= Task prompt =
The answer must be every line of the records below that contains the word "after", copied out.

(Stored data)
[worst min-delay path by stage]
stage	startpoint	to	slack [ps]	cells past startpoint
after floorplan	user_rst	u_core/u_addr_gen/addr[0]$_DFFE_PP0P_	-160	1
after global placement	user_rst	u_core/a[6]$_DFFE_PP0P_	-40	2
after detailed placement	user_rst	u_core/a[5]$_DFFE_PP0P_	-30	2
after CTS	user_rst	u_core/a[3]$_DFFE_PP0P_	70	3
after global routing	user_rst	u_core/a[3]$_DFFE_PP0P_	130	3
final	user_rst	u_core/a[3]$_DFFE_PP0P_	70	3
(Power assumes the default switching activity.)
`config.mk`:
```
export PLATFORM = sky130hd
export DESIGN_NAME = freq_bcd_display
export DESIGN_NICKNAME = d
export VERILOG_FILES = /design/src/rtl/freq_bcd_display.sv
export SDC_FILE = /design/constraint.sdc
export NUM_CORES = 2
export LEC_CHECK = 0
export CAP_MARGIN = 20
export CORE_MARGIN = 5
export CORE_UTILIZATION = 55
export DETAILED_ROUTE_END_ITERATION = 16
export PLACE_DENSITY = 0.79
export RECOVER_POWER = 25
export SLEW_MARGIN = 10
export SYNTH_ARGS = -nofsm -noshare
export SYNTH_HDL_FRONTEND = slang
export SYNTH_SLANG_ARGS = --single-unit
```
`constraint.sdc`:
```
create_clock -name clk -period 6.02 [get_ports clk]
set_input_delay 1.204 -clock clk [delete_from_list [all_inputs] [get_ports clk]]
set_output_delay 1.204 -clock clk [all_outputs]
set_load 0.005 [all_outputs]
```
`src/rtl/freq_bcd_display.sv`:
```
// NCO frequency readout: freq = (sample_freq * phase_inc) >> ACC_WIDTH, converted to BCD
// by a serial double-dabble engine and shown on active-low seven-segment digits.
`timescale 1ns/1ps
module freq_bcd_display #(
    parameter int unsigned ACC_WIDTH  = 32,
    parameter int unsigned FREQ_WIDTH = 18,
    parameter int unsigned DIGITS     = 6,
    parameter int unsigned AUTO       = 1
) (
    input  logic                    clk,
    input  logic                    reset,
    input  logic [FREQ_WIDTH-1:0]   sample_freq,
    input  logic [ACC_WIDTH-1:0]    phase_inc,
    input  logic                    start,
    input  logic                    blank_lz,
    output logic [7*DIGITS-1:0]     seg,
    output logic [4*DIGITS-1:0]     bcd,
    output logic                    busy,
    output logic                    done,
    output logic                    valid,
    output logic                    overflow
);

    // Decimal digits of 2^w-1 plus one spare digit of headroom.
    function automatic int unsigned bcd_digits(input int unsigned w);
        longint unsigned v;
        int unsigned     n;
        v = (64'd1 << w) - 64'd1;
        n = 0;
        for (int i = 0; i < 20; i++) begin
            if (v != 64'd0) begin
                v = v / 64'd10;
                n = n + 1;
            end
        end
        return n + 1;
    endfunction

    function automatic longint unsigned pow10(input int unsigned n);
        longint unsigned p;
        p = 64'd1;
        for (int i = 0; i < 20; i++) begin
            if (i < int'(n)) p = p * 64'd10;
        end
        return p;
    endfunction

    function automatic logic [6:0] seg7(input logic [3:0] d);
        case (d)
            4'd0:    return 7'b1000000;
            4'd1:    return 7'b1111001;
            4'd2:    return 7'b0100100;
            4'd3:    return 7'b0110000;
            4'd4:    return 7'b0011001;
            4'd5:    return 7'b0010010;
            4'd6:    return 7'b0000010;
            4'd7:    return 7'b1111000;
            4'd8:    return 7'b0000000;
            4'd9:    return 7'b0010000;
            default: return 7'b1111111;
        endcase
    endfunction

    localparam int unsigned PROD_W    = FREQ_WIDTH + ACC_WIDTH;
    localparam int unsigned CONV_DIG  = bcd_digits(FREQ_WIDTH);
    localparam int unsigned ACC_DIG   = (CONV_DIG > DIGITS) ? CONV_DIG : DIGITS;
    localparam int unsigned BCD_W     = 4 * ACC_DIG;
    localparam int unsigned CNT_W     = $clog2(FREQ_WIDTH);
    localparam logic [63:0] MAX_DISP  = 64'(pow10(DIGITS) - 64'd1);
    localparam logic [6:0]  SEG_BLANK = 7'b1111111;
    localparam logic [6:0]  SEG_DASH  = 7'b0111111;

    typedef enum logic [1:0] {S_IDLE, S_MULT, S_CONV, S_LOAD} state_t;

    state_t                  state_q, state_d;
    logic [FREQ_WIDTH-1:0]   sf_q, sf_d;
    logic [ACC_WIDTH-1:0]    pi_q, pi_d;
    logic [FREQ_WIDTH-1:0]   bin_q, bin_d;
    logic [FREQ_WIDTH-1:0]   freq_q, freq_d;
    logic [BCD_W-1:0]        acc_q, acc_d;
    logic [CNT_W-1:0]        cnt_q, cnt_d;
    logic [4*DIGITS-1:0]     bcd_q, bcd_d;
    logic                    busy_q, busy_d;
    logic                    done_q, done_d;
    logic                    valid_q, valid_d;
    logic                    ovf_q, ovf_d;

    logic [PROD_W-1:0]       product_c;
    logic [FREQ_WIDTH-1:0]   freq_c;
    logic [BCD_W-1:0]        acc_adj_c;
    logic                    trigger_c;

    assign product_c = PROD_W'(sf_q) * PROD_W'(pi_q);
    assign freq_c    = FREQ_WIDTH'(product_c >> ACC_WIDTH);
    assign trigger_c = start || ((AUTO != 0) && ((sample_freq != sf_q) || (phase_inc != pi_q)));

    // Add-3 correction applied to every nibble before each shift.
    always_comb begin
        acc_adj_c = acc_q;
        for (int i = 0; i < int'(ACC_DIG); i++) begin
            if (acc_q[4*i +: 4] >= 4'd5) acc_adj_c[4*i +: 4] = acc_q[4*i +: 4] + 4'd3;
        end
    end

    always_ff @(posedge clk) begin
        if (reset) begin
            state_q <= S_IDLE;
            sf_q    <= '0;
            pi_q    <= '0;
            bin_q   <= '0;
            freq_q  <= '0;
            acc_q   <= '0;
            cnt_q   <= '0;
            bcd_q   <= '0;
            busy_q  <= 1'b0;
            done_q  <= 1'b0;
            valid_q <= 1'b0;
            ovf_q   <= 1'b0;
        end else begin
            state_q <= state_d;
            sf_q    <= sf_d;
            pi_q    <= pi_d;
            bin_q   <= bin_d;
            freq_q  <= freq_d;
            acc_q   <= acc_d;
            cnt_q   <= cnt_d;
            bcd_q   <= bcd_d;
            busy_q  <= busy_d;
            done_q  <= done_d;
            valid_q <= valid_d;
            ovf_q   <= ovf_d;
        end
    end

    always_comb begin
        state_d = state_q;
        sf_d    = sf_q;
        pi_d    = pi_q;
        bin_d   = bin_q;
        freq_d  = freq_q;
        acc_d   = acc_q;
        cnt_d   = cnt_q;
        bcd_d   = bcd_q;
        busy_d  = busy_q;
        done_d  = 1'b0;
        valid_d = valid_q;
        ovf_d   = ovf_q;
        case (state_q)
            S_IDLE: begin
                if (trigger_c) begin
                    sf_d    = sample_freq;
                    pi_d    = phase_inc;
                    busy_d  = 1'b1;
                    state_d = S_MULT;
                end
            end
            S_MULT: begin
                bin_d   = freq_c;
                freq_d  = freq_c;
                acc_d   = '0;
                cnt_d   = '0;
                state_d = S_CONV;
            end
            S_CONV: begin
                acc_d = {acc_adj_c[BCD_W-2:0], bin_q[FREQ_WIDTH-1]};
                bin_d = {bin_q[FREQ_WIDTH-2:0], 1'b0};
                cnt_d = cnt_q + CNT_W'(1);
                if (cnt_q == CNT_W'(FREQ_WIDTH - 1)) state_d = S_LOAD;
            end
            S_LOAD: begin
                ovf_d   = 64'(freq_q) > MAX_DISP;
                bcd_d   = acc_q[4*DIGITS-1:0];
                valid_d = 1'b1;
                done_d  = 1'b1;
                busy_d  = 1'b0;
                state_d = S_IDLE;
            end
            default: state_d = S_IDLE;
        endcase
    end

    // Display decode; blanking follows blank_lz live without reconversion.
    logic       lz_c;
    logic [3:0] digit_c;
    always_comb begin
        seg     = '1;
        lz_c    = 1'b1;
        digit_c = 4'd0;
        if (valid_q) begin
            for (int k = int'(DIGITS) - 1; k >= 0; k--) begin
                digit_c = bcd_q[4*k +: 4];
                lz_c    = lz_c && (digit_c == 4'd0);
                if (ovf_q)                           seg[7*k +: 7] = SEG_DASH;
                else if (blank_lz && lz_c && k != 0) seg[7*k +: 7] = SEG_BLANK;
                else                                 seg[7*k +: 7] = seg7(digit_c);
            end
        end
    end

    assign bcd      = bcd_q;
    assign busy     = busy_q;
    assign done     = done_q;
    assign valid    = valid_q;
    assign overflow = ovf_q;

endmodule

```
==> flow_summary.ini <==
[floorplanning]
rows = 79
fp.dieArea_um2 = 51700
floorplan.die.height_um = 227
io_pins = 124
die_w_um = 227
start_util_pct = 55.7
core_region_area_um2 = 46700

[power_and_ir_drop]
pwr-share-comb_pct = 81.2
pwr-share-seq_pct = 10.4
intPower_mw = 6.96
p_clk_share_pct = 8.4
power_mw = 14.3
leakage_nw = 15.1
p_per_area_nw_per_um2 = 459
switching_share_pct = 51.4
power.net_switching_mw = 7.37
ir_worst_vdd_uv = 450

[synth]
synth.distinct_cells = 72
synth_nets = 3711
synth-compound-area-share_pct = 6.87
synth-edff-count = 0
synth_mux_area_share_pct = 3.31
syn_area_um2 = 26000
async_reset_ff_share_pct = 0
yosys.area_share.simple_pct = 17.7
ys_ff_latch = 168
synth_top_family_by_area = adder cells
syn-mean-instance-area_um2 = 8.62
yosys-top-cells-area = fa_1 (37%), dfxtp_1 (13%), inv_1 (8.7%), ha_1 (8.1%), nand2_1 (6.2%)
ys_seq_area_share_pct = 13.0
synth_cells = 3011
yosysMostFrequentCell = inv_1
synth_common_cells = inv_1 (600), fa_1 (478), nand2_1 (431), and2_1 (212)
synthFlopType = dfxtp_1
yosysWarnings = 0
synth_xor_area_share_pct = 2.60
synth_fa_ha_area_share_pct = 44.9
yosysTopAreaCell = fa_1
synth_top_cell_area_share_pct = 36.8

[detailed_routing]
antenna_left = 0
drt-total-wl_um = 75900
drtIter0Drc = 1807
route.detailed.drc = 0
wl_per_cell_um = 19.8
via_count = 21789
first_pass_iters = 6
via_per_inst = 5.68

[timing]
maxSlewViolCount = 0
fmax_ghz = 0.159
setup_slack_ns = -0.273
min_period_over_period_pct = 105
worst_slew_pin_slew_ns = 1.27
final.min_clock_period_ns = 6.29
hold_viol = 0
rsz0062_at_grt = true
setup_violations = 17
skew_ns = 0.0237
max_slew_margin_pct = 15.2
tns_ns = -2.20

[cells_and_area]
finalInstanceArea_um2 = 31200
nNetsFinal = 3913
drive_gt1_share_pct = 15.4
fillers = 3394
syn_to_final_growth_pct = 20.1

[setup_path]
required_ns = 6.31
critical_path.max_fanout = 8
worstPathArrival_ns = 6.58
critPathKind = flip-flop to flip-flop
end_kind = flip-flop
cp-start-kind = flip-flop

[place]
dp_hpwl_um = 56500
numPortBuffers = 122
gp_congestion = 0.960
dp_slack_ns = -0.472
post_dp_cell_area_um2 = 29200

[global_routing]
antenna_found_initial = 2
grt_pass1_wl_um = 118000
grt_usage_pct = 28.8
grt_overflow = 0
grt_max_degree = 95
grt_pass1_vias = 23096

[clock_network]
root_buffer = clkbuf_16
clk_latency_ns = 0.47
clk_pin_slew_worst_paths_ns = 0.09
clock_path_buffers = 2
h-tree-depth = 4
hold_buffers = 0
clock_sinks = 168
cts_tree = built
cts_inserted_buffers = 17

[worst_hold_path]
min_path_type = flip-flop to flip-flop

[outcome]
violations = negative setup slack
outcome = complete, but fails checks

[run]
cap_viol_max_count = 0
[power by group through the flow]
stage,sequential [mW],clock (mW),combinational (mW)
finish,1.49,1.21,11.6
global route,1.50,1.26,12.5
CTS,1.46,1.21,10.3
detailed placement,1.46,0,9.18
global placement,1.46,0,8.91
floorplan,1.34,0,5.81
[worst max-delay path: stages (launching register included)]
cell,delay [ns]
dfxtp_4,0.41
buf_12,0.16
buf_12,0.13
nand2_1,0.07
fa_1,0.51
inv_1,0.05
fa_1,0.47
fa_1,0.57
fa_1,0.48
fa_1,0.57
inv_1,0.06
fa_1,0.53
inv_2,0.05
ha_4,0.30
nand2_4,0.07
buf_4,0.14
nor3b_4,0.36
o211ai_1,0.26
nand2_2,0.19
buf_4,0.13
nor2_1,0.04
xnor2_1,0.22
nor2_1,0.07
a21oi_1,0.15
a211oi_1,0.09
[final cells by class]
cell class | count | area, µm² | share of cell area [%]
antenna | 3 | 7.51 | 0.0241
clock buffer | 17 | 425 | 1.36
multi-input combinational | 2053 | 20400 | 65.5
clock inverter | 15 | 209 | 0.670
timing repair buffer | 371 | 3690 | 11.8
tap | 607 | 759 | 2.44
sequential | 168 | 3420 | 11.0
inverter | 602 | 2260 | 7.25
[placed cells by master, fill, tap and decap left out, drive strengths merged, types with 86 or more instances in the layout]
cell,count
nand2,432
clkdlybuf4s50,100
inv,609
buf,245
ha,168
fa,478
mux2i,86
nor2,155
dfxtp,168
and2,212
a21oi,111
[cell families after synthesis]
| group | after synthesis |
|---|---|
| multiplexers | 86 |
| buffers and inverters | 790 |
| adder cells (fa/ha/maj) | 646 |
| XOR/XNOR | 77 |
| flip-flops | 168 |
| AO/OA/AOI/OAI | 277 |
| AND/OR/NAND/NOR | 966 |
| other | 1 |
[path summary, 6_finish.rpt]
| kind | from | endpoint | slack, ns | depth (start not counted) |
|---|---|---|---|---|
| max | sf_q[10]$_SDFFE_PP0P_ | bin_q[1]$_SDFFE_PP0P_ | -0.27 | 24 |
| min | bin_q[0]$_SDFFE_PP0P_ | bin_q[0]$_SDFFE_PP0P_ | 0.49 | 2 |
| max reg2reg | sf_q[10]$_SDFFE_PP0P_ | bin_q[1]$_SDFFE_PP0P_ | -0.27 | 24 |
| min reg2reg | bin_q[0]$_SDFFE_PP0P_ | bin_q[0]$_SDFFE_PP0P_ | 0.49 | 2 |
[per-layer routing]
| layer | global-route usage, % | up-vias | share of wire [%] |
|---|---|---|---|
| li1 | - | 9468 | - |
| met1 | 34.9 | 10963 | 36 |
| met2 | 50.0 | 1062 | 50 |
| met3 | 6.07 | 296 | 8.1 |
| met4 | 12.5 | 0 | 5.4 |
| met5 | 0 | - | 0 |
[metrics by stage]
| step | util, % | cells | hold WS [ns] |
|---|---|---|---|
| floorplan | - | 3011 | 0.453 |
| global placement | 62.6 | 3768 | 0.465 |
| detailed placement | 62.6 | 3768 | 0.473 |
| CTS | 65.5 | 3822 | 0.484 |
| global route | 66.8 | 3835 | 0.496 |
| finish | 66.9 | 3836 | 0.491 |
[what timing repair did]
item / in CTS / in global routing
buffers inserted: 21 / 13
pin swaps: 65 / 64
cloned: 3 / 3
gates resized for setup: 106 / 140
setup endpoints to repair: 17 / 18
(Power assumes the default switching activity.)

= Answer for this exercise =
after floorplan	user_rst	u_core/u_addr_gen/addr[0]$_DFFE_PP0P_	-160	1
after global placement	user_rst	u_core/a[6]$_DFFE_PP0P_	-40	2
after detailed placement	user_rst	u_core/a[5]$_DFFE_PP0P_	-30	2
after CTS	user_rst	u_core/a[3]$_DFFE_PP0P_	70	3
after global routing	user_rst	u_core/a[3]$_DFFE_PP0P_	130	3
[cell families after synthesis]
| group | after synthesis |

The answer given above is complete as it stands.